I’ve been working on migrating our Active Directory infrastructure to a Role-Based Access Control architecture and in the process I completely screwed up our shared printers. My goal was to simplify print permissions by having only two groups assigned permissions to each printer:
- ACL_PrinterName_Print would have permissions to print to the printer.
- ACL_PrinterName_Manage would have permissions to manage the printer settings and queued print jobs.
This way assigning to users to a printer was just a matter of assigning them to the appropriate group in Active Directory. So I created the groups, added members, created permissions for the groups by adding them to the security tab of the appropriate printers, then deleted all of the old permissions.
What happened next was odd to say the least.

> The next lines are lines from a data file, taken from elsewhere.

[src/core/lvclk_defs.svh]
// Offsets, field positions, reset values, serial port framing and delay step of the output clock register bank
`ifndef LVCLK_DEFS_SVH
`define LVCLK_DEFS_SVH

// ----------------------------------------------------------------
// Register offsets
// ----------------------------------------------------------------
`define LVCLK_OFS_PHASE 13'h0016
`define LVCLK_OFS_DELAY 13'h0017
`define LVCLK_OFS_RSVD 13'h0018
`define LVCLK_OFS_PAT1_LO 13'h0019
`define LVCLK_OFS_PAT1_HI 13'h001A
`define LVCLK_OFS_PAT2_LO 13'h001B
`define LVCLK_OFS_PAT2_HI 13'h001C

// ----------------------------------------------------------------
// Field positions
// ----------------------------------------------------------------
`define LVCLK_PHASE_INV_BIT 4
`define LVCLK_PHASE_SEL_HI 1
`define LVCLK_PHASE_SEL_LO 0
`define LVCLK_DELAY_EN_BIT 7
`define LVCLK_DELAY_CODE_HI 4
`define LVCLK_DELAY_CODE_LO 0

// ----------------------------------------------------------------
// Reset values
// ----------------------------------------------------------------
`define LVCLK_RST_PHASE 8'h00
`define LVCLK_RST_DELAY 8'h00
`define LVCLK_RST_RSVD 8'h04
`define LVCLK_RST_PAT 8'h00

// ----------------------------------------------------------------
// Serial port framing and delay step
// ----------------------------------------------------------------
`define LVCLK_INSTR_BITS 5'd16
`define LVCLK_FRAME_BITS 5'd24
`define LVCLK_DELAY_STEP_PS 100

`endif

[src/core/lvclk_pkg.sv]
// Types shared by the output clock register bank
package lvclk_pkg;

   typedef enum logic [1:0] {
      LVCLK_PH_PLUS90,
      LVCLK_PH_ZERO,
      LVCLK_PH_MINUS90
   } lvclk_phase_e;

   typedef struct packed {
      logic clk_invert;
      lvclk_phase_e phase;
      logic delay_en;
      logic [5:0] delay_steps;
      logic [15:0] pattern_one;
      logic [15:0] pattern_two;
   } lvclk_cfg_s;

endpackage : lvclk_pkg

[src/core/lvclk_regs.sv]
// Serial-port register bank for output data clock alignment and user patterns
// Operation
// Phase bit 4 inverts output data clock
// Phase bits 1:0 select coarse clock phase
// Delay bit 7 enables fine clock delay
// Delay code picks 100 ps step amount
// Pattern one held as two byte registers
// Pattern two held as two byte registers
// Software keeps reserved bits at reset values
`timescale 1ns/1ps
`include "lvclk_defs.svh"

module lvclk_regs #(
   parameter int SYNC_STAGES = 2
) (
   input wire logic clk,
   input wire logic sys_rst,
   input wire logic spi_csb_n,
   input wire logic spi_sclk,
   input wire logic sdio_i,
   output logic sdio_o,
   output logic sdio_oe,
   output lvclk_pkg::lvclk_cfg_s cfg
);

   // Edge detect timing assumes exactly two stages ahead of it
   if (SYNC_STAGES != 2) begin : g_bad_sync
      $error("lvclk_regs: only two synchroniser stages are supported");
   end

   // ----------------------------------------------------------------
   // Pin synchronisers
   // ----------------------------------------------------------------
   logic [1:0] csb_sync_r;
   logic [1:0] sclk_sync_r;
   logic [1:0] sdio_sync_r;
   logic sclk_prev_r;

   always_ff @(posedge clk or posedge sys_rst) begin
      if (sys_rst) begin
         csb_sync_r <= 2'h3;
         sclk_sync_r <= 2'h0;
         sdio_sync_r <= 2'h0;
         sclk_prev_r <= 1'b0;
      end else begin
         csb_sync_r <= {csb_sync_r[0], spi_csb_n};
         sclk_sync_r <= {sclk_sync_r[0], spi_sclk};
         sdio_sync_r <= {sdio_sync_r[0], sdio_i};
         sclk_prev_r <= sclk_sync_r[1];
      end
   end

   wire logic csb_n_s = csb_sync_r[1];
   wire logic sclk_rise = sclk_sync_r[1] & ~sclk_prev_r & ~csb_n_s;
   wire logic sdio_s = sdio_sync_r[1];

   // ----------------------------------------------------------------
   // Frame shifter
   // ----------------------------------------------------------------
   // Frame: R/W, two length bits (single byte only), 13 address bits, 8 data bits
   logic [4:0] bit_cnt_r;
   logic [4:0] bit_cnt_nxt;
   logic [22:0] shift_r;
   logic [22:0] shift_nxt;
   logic [7:0] tx_r;
   logic [7:0] tx_nxt;
   logic oe_r;
   logic oe_nxt;

   wire logic [23:0] frame = {shift_r, sdio_s};
   wire logic is_read = shift_r[14];
   wire logic [12:0] addr = shift_r[12:0];
   wire logic [12:0] wr_addr = frame[20:8];
   wire logic instr_done = sclk_rise && (bit_cnt_r == `LVCLK_INSTR_BITS - 5'd1);
   wire logic wr_strobe = sclk_rise && (bit_cnt_r == `LVCLK_FRAME_BITS - 5'd1) && !frame[23];
   wire logic [7:0] wr_data = frame[7:0];

   // ----------------------------------------------------------------
   // Register storage
   // ----------------------------------------------------------------
   logic [7:0] phase_r;
   logic [7:0] delay_r;
   logic [7:0] rsvd_r;
   logic [7:0] pat1_lo_r;
   logic [7:0] pat1_hi_r;
   logic [7:0] pat2_lo_r;
   logic [7:0] pat2_hi_r;

   function automatic logic [7:0] rd_mux(input logic [12:0] a, input logic [7:0] ph,
                                         input logic [7:0] dl, input logic [7:0] rs,
                                         input logic [7:0] p1l, input logic [7:0] p1h,
                                         input logic [7:0] p2l, input logic [7:0] p2h);
      logic [7:0] v;
      v = 8'h00;
      unique case (a)
         `LVCLK_OFS_PHASE: v = ph;
         `LVCLK_OFS_DELAY: v = dl;
         `LVCLK_OFS_RSVD: v = rs;
         `LVCLK_OFS_PAT1_LO: v = p1l;
         `LVCLK_OFS_PAT1_HI: v = p1h;
         `LVCLK_OFS_PAT2_LO: v = p2l;
         `LVCLK_OFS_PAT2_HI: v = p2h;
         default: v = 8'h00;
      endcase
      return v;
   endfunction : rd_mux

   // Address of a completing instruction includes the bit arriving now
   wire logic [12:0] rd_addr = {addr[11:0], sdio_s};
   wire logic [7:0] rd_data = rd_mux(rd_addr, phase_r, delay_r, rsvd_r,
                                     pat1_lo_r, pat1_hi_r, pat2_lo_r, pat2_hi_r);

   always_comb begin
      bit_cnt_nxt = bit_cnt_r;
      shift_nxt = shift_r;
      tx_nxt = tx_r;
      oe_nxt = oe_r;
      if (csb_n_s) begin
         bit_cnt_nxt = 5'd0;
         oe_nxt = 1'b0;
      end else if (sclk_rise) begin
         shift_nxt = frame[22:0];
         bit_cnt_nxt = (bit_cnt_r == `LVCLK_FRAME_BITS - 5'd1) ? 5'd0 : bit_cnt_r + 5'd1;
         if (instr_done && is_read) begin
            tx_nxt = rd_data;
            oe_nxt = 1'b1;
         end else if (oe_r) begin
            tx_nxt = {tx_r[6:0], 1'b0};
            oe_nxt = (bit_cnt_r != `LVCLK_FRAME_BITS - 5'd1);
         end
      end
   end

   always_ff @(posedge clk or posedge sys_rst) begin
      if (sys_rst) begin
         bit_cnt_r <= 5'd0;
         shift_r <= 23'h000000;
         tx_r <= 8'h00;
         oe_r <= 1'b0;
      end else begin
         bit_cnt_r <= bit_cnt_nxt;
         shift_r <= shift_nxt;
         tx_r <= tx_nxt;
         oe_r <= oe_nxt;
      end
   end

   assign sdio_o = tx_r[7];
   assign sdio_oe = oe_r;

   // ----------------------------------------------------------------
   // Write decode
   // ----------------------------------------------------------------
   // A write lands only on the last bit of a whole frame; aborted frames never write
   wire logic we_phase = wr_strobe && (wr_addr == `LVCLK_OFS_PHASE);
   wire logic we_delay = wr_strobe && (wr_addr == `LVCLK_OFS_DELAY);
   wire logic we_rsvd = wr_strobe && (wr_addr == `LVCLK_OFS_RSVD);
   wire logic we_pat1_lo = wr_strobe && (wr_addr == `LVCLK_OFS_PAT1_LO);
   wire logic we_pat1_hi = wr_strobe && (wr_addr == `LVCLK_OFS_PAT1_HI);
   wire logic we_pat2_lo = wr_strobe && (wr_addr == `LVCLK_OFS_PAT2_LO);
   wire logic we_pat2_hi = wr_strobe && (wr_addr == `LVCLK_OFS_PAT2_HI);

   // ----------------------------------------------------------------
   // Register writes
   // ----------------------------------------------------------------
   // Reserved bits are stored as written; software is trusted to keep them
   always_ff @(posedge clk or posedge sys_rst) begin
      if (sys_rst) begin
         phase_r <= `LVCLK_RST_PHASE;
         delay_r <= `LVCLK_RST_DELAY;
         rsvd_r <= `LVCLK_RST_RSVD;
      end else begin
         if (we_phase) phase_r <= wr_data;
         if (we_delay) delay_r <= wr_data;
         if (we_rsvd) rsvd_r <= wr_data;
      end
   end

   // Pattern bytes are independent; a half-written word shows until both land
   always_ff @(posedge clk or posedge sys_rst) begin
      if (sys_rst) begin
         pat1_lo_r <= `LVCLK_RST_PAT;
         pat1_hi_r <= `LVCLK_RST_PAT;
         pat2_lo_r <= `LVCLK_RST_PAT;
         pat2_hi_r <= `LVCLK_RST_PAT;
      end else begin
         if (we_pat1_lo) pat1_lo_r <= wr_data;
         if (we_pat1_hi) pat1_hi_r <= wr_data;
         if (we_pat2_lo) pat2_lo_r <= wr_data;
         if (we_pat2_hi) pat2_hi_r <= wr_data;
      end
   end

   // ----------------------------------------------------------------
   // Configuration outputs
   // ----------------------------------------------------------------
   wire logic [1:0] phase_code = phase_r[`LVCLK_PHASE_SEL_HI:`LVCLK_PHASE_SEL_LO];
   wire logic [4:0] delay_code = delay_r[`LVCLK_DELAY_CODE_HI:`LVCLK_DELAY_CODE_LO];
   wire logic delay_on = delay_r[`LVCLK_DELAY_EN_BIT];
   // Codes 01 and 10 both give zero phase
   wire lvclk_pkg::lvclk_phase_e phase_sel =
      (phase_code == 2'h0) ? lvclk_pkg::LVCLK_PH_PLUS90 :
      (phase_code == 2'h3) ? lvclk_pkg::LVCLK_PH_MINUS90 : lvclk_pkg::LVCLK_PH_ZERO;
   // Steps of 100 ps: code 0 gives one step, zero when the delay is off
   wire logic [5:0] steps = delay_on ? ({1'b0, delay_code} + 6'd1) : 6'd0;

   lvclk_pkg::lvclk_cfg_s cfg_nxt;
   lvclk_pkg::lvclk_cfg_s cfg_r;

   assign cfg_nxt = '{
      clk_invert: phase_r[`LVCLK_PHASE_INV_BIT],
      phase: phase_sel,
      delay_en: delay_on,
      delay_steps: steps,
      pattern_one: {pat1_hi_r, pat1_lo_r},
      pattern_two: {pat2_hi_r, pat2_lo_r}
   };

   // Registered so the clock shaper never sees decode glitches; costs one clk of latency
   always_ff @(posedge clk or posedge sys_rst) begin
      if (sys_rst) begin
         cfg_r <= '0;
      end else begin
         cfg_r <= cfg_nxt;
      end
   end

   assign cfg = cfg_r;

endmodule : lvclk_regs

[config.mk]
export PLATFORM = sky130hd
export DESIGN_NAME = lvclk_regs
export DESIGN_NICKNAME = d
export VERILOG_FILES = /design/src/core/lvclk_pkg.sv /design/src/core/lvclk_regs.sv
export VERILOG_INCLUDE_DIRS = /design/src /design/src/core
export SDC_FILE = /design/constraint.sdc
export NUM_CORES = 1
export LEC_CHECK = 0
export ABC_AREA = 1
export BUFFER_PORTS_ARGS = -buffer_cell sky130_fd_sc_hd__buf_4
export CELL_PAD_IN_SITES_DETAIL_PLACEMENT = 1
export CELL_PAD_IN_SITES_GLOBAL_PLACEMENT = 1
export CORE_UTILIZATION = 46
export DETAILED_ROUTE_END_ITERATION = 8
export GPL_ROUTABILITY_DRIVEN = 0
export HOLD_SLACK_MARGIN = 0.08
export PLACE_DENSITY_LB_ADDON = 0.1
export SETUP_SLACK_MARGIN = 0.05
export SLEW_MARGIN = 10
export SYNTH_ARGS = -nofsm -noshare
export SYNTH_HDL_FRONTEND = slang
export SYNTH_SLANG_ARGS = --single-unit
[constraint.sdc]
create_clock -name clk -period 5.38 [get_ports clk]
set_input_delay 0.269 -clock clk [delete_from_list [all_inputs] [get_ports clk]]
set_output_delay 0.269 -clock clk [all_outputs]
set_load 0.03 [all_outputs]
Yosys cells after proc, flatten, opt, wreduce, memory -nomap -nowiden:

Cells that the tools add are included.

* input bits: 5
* output and inout bits: 44
* register bits: 142
* logic and storage cells: 75

* reduce and logical (&&, ||, !) cells: 17
* bitwise operators: 4
* equal/unequal tests: 18
* mux-type cells: 13
* $add $sub $neg: 2

Operators by type and width (count)
* $eq 13x5->1 const B: 14
* $pmux 8 s7: 1
* $mux 8: 2
* $mux 5: 3
* $logic_and 1x1->1: 11
* $add 5x1->6 const B: 1
* $mux 6: 1
* $add 5x1->5 const B: 1
* $eq 5x4->1 const B: 1
* $eq 5x5->1 const B: 1
* $ne 5x5->1 const B: 1
* $mux 1: 4
* $mux 2: 2
* $reduce_bool 2->1: 2
* $reduce_and 3->1: 1
* $and 1x1->1: 2
* $eq 2x2->1 const B: 1
* $logic_not 2->1: 1
* $not 1->1: 2
* $reduce_and 2->1: 1
* $logic_not 1->1: 1

Longest topological paths before layout:

Gate-level depths: netlist of the first run.

* depth after elaboration: 8
* mapped depth: 13

Worst setup path after synthesis of the first run:

Ideal clock, no wire load.

* path kind: register to register
* start point: reg bit_cnt_r[0]
* end point: reg tx_r[7]
* data required time: 5315 ps
* setup slack: 3722 ps
* arrival time: 1593 ps
* cell stages (with the launch flop): 10
* clock period less this slack: 1658 ps
* cells stage by stage: dfrtp_1 ha_1 nand2_2 nor2_1 ha_1 nand3_1 nand2_1 inv_1 nand2_1 nand2_1

* longest elaborated chain between the ends: 5

RTL lines
* start: declaration: RTL line lvclk_regs.sv:61 `logic [4:0] bit_cnt_r;`
* start signal: assignment: RTL line lvclk_regs.sv:141 `bit_cnt_r <= bit_cnt_nxt;`
* $eq 5x4->1 (*): RTL line lvclk_regs.sv:74 `` wire logic instr_done = sclk_rise && (bit_cnt_r == `LVCLK_INSTR_BITS - 5'd1); ``
* $logic_and 1x1->1 (*): RTL line lvclk_regs.sv:74
* $logic_and 1x1->1 (*): RTL line lvclk_regs.sv:124 `if (instr_done && is_read) begin`
* $reduce_bool 2->1 (no source line)
* $reduce_and 3->1 (no source line)
* end signal: assignment: RTL line lvclk_regs.sv:143 `tx_r <= tx_nxt;`
* end: declaration: RTL line lvclk_regs.sv:65 `logic [7:0] tx_r;`

Mark *: on every way between the ends. The rest lies on a longest branch, timed or not.
A chain may end at the register's enable or synchronous reset.

Worst setup path in the final report of the first run:

* start point: reg sclk_prev_r
* end point: reg tx_r[1]

* longest elaborated chain between the ends: 7

RTL lines
* start: declaration: RTL line lvclk_regs.sv:37 `logic sclk_prev_r;`
* start signal: assignment: RTL line lvclk_regs.sv:49 `sclk_prev_r <= sclk_sync_r[1];`
* $not 1->1 (*): RTL line lvclk_regs.sv:54 `wire logic sclk_rise = sclk_sync_r[1] & ~sclk_prev_r & ~csb_n_s;`
* $and 1x1->1 (*) (2 in series): RTL line lvclk_regs.sv:54
* $logic_and 1x1->1: RTL line lvclk_regs.sv:74
* $logic_and 1x1->1: RTL line lvclk_regs.sv:124
* $reduce_bool 2->1 (no source line)
* $reduce_and 3->1 (no source line)

Marked as above.

==> flow_summary.ini, run 1 <==
[grt]
antenna_found_initial = 0
track_usage_pct = 25.2
grt_pass1_wl_mm = 24.2
grt.overflow.total = 0
grt_pass1_vias = 4566
grt_max_degree = 83

[clock_network]
cts_max_path_buffers = 2
htreeDepth = 4
postCtsResizedCells = 0
ctsHoldBuffers = 4
numCtsBuffers = 17
cts_root_buf = clkbuf_16
cts_tree = built
clkSinkCount = 142
clk_pin_slew_ps = 60
post_cts_buffers = 0
clock_latency_ps = 430

[final_layout]
synthToLayoutAreaGrowth_pct = 18.8
drive_above_1_share_pct = 17.8
final_cell_mix = nand2_1, dfrtp_1, nand3_1
fill_cells = 1405
nets = 669
post-route-cell-area_sq_um = 6840
layout_commonest_cell = nand2_1
diodes = 0
final_cells = 841

[worst_setup_path]
rr_worst_depth = 8
worstPathArrival_ps = 2920
crit_slowest_cell = nor2_4
cp_max_fo = 42
cp-start-kind = flip-flop
critPathMaxStageDelay_ps = 650
worstPathCellList = inv_1, nand2_1, nor2_4, nand3_1, nand2_1, inv_1, nand2_1, nand2_1
worst-path-stages = 8
critPathMostFrequentCell = nand2_1
crit_type = reg2reg
required_ps = 5700
critical_path.top_delay_family = simple AND/OR/NAND/NOR gates
endpoint_kind = flip-flop
cp_num_buf_inv = 2

[timing]
max_freq_ghz = 0.384
worst_pin_slew_ps = 1060
period_minus_slack_ps = 2600
clock_skew_ps = 7.44
setup_slack_ps = 2780
rsz0062_at_grt = false
drv_slew = 0
tns_ps = 0
finalSetupViolCount = 0
period_share_pct = 48.4
slew_headroom_pct = 29.2
hold_viol = 0

[die]
die_y_microns = 114
die_w_microns = 114
initial_core_util_pct = 47.6
rows = 40
dieArea_sq_um = 13000
ioPinCount = 49
placeableCoreArea_sq_um = 12100

[routing]
dr.pass1.iters = 4
vias = 4397
drt_wl_total_mm = 14.8
drt-initial-drc-count = 295
viasPerCell = 5.23
avgRoutedWirePerCell_microns = 17.6
ant_nets = 0
drc_errors = 0

[placement]
place.port_buffers = 48
hpwl_mm = 9.77
dp_slack_ps = 2810
placed_area_sq_um = 6210
dp_cells = 805

[logic_synthesis]
synth_cells = 606
ys_ff_latch = 142
yosysWarnings = 0
synth.avg_cell_area_sq_um = 9.51
synth_nets = 615
seq_area_frac_synth_pct = 61.8
syn-cell-area_sq_um = 5760
synth_cell_types = 30

[power_and_ir_drop]
ir_drop_uv = 243
p_per_area_nw_per_um2 = 362
p_leak_nw = 3.34

[run]
cap_violations = 0

[worst_hold_path]
hold_path_depth = 0
hold_class = reg2reg

[outcome]
outcome = completed
## metal layers
layer  part of all wire (%)  GRT usage [%]
met5                      0              0
met4                    2.4           10.9
met3                    3.7           5.58
met2                     50           41.9
met1                     44           31.8
## power breakdown
part,switching [W],total (W),internal [W]
Clock,0.000474,0.00117,0.000701
Sequential,0.0000221,0.00111,0.00109
Combinational,0.000168,0.000193,0.0000254
Total,0.000664,0.00248,0.00181
## worst register-to-register path: stages, from the launching register on
cell and delay [ps]:
dfrtp_1 360, inv_1 70, nand2_1 80, nor2_4 650, nand3_1 530, nand2_1 400
inv_1 220, nand2_1 110, nand2_1 60
## cell type report
class	instances	area [sq um]	area share, %
clock buffer	18	439	6.42
inverter	43	166	2.43
clock inverter	14	156	2.29
timing repair buffer	53	408	5.96
sequential	142	3560	52.0
multi-input combinational	403	1910	27.8
tap	168	210	3.07
## synthesized netlist by cell type
| master | instances | share of area [%] |
|---|---|---|
| a21oi_1 | 2 | 0.17 |
| a22o_1 | 1 | 0.15 |
| a32o_1 | 1 | 0.17 |
| buf_1 | 1 | 0.065 |
| buf_2 | 4 | 0.35 |
| buf_4 | 1 | 0.13 |
| buf_6 | 8 | 1.6 |
| clkbuf_1 | 4 | 0.26 |
| dfrtp_1 | 139 | 60 |
| dfstp_2 | 3 | 1.4 |
| ha_1 | 4 | 0.87 |
| inv_1 | 39 | 2.5 |
| inv_2 | 4 | 0.26 |
| nand2_1 | 181 | 12 |
| nand2_2 | 8 | 0.87 |
| nand3_1 | 58 | 5.0 |
| nand4_1 | 6 | 0.65 |
| nor2_1 | 28 | 1.8 |
| nor2_2 | 7 | 0.76 |
| nor2_4 | 3 | 0.59 |
| nor3_1 | 13 | 1.1 |
| nor3_2 | 1 | 0.17 |
| nor3_4 | 1 | 0.28 |
| nor4_1 | 4 | 0.43 |
| o21ai_0 | 25 | 2.2 |
| o21ai_1 | 46 | 4.0 |
| o21ai_2 | 10 | 1.5 |
| o22ai_1 | 2 | 0.22 |
| or2_2 | 1 | 0.11 |
| xor2_1 | 1 | 0.15 |
## path summary, 6_finish.rpt
kind / start / endpoint / slack, ps
min reg2reg: sclk_sync_r[0] / sclk_sync_r[1] / 350
min in group asynchronous: sys_rst / cfg[21] / 520
max in group asynchronous: sys_rst / cfg[35] / 3590
min: sclk_sync_r[0] / sclk_sync_r[1] / 350
max: sclk_prev_r / tx_r[1] / 2780
max reg2reg: sclk_prev_r / tx_r[1] / 2780
## per-stage QoR
step | hold WS, ps | power, W | util (%)
global placement | 334 | 0.00131 | 51.2
global route | 355 | 0.00256 | 56.5
floorplan | 273 | 0.00127 | -
CTS | 356 | 0.00250 | 56.5
finish | 354 | 0.00248 | 56.5
detailed placement | 342 | 0.00132 | 51.2
## registers in the layout, summed over array words and instances, names as in the netlist
register     count
bit_cnt_r        5
cfg             42
csb_sync_r       2
delay_r          8
pat1_hi_r        8
pat1_lo_r        8
pat2_hi_r        8
pat2_lo_r        8
phase_r          8
rsvd_r           8
sclk_prev_r      1
sclk_sync_r      2
sdio_oe          1
sdio_sync_r      2
shift_r         23
tx_r             8
## logic make-up (layout without fill, tap and decap cells)
kind of cell	count (synthesis)	in the layout	synth area share, %
AND/OR/NAND/NOR	311	311	23.7
flip-flops	142	142	61.8
AO/OA/AOI/OAI	87	87	8.41
buffers and inverters	61	128	5.17
adder cells (fa/ha/maj)	4	4	0.869
XOR/XNOR	1	1	0.152
Power figures use the tool's default switching activity.
==> run 2, diff against run 1 <==
==> constraint.sdc (replaced) <==
create_clock -name clk -period 2.7 [get_ports clk]
set_input_delay 0.135 -clock clk [delete_from_list [all_inputs] [get_ports clk]]
set_output_delay 0.135 -clock clk [all_outputs]
set_load 0.03 [all_outputs]
==> flow_summary.ini, run 2 (same netlist as run 1, synthesis figures left out) <==
[final_layout]
synthToLayoutAreaGrowth_pct = 21.6
final_cell_mix = nand2_1, dfrtp_1, nand3_1, buf_4, o21ai_1
layout_commonest_cell = nand2_1
nets = 680
diodes = 0
largest_reg_flops = 42
drive_above_1_share_pct = 18.9

[worst_setup_path]
cp_max_fo = 16
crit_type = reg2reg
rr_worst_depth = 6
crit_slowest_cell = nor4_1
worstPathCellList = nor3_1, nand3_1, nor4_1, nand2_2, nand2_1, o21ai_1
timing.rr.start = shift_r[18]
endpoint_kind = flip-flop
critPathMaxStageDelay_ps = 460
r2r-end = pat2_lo_r[1]
worstPathArrival_ps = 2360
cp-start-kind = flip-flop
regToRegSetupSlack_ps = 630
required_ps = 2990

[die]
die_y_microns = 114
dieArea_sq_um = 13000
initial_core_util_pct = 47.6
rows = 40
placeableCoreArea_sq_um = 12100
ioPinCount = 49
die_w_microns = 114

[timing]
worst_pin_slew_ps = 793
drv_slew = 0
hold_viol = 0
tns_ps = 0
period_share_pct = 76.5
rsz0062_at_grt = false
slew_headroom_pct = 47.0
max_freq_ghz = 0.484
finalSetupViolCount = 0
period_minus_slack_ps = 2070
clock_skew_ps = 7.75
hold_slack_ps = 351

[power_and_ir_drop]
p_per_area_nw_per_um2 = 746
ir_drop_uv = 422
p_leak_nw = 3.43

[routing]
drt-initial-drc-count = 245
vias = 4445
drc_errors = 0
viasPerCell = 5.22
dr.pass1.iters = 4
avgRoutedWirePerCell_microns = 17.7
drt_wl_total_mm = 15.0
ant_nets = 0

[clock_network]
numCtsBuffers = 17
clock_latency_ps = 420
cts_max_path_buffers = 2
cts_tree = built
clkSinkCount = 142
postCtsResizedCells = 0
cts_root_buf = clkbuf_16
clk_pin_slew_ps = 60
htreeDepth = 4

[grt]
track_usage_pct = 25.5
grt_pass1_vias = 4566
grt_pass1_wl_mm = 24.4
antenna_found_initial = 0
grt_max_degree = 51
grt.overflow.total = 0

[worst_hold_path]
hold_path_depth = 0
hold_class = reg2reg
min-delay-start = sdio_sync_r[0]
hold_path_end = sdio_sync_r[1]

[placement]
hpwl_mm = 10.2
place.port_buffers = 48

[run]
cap_violations = 0

[outcome]
outcome = completed
run 2: cell count changes in the layout (fill, tap and decap cells not counted), sizes merged:
cell,delta
clkinvlp,-1
bufinv,+4
inv,-6
buf,+11
clkinv,+2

Shared Printers Were Printing But Not Deleting the Print Jobs
Basically users were able to print, but after printing the jobs never left the print queue. This led to mass confusion, and I quickly realized what I had done. When a printer is created it automatically has permissions for Administrators and CREATOR OWNER. The printer’s owner is the SYSTEM account. The Print Spooler service runs as SYSTEM and automatically clears completely print jobs. Deleting this permission is effectively saying you don’t want the print spooler to do it’s job. So when simplifying your printer permissions DON’T remove permissions for CREATOR OWNER.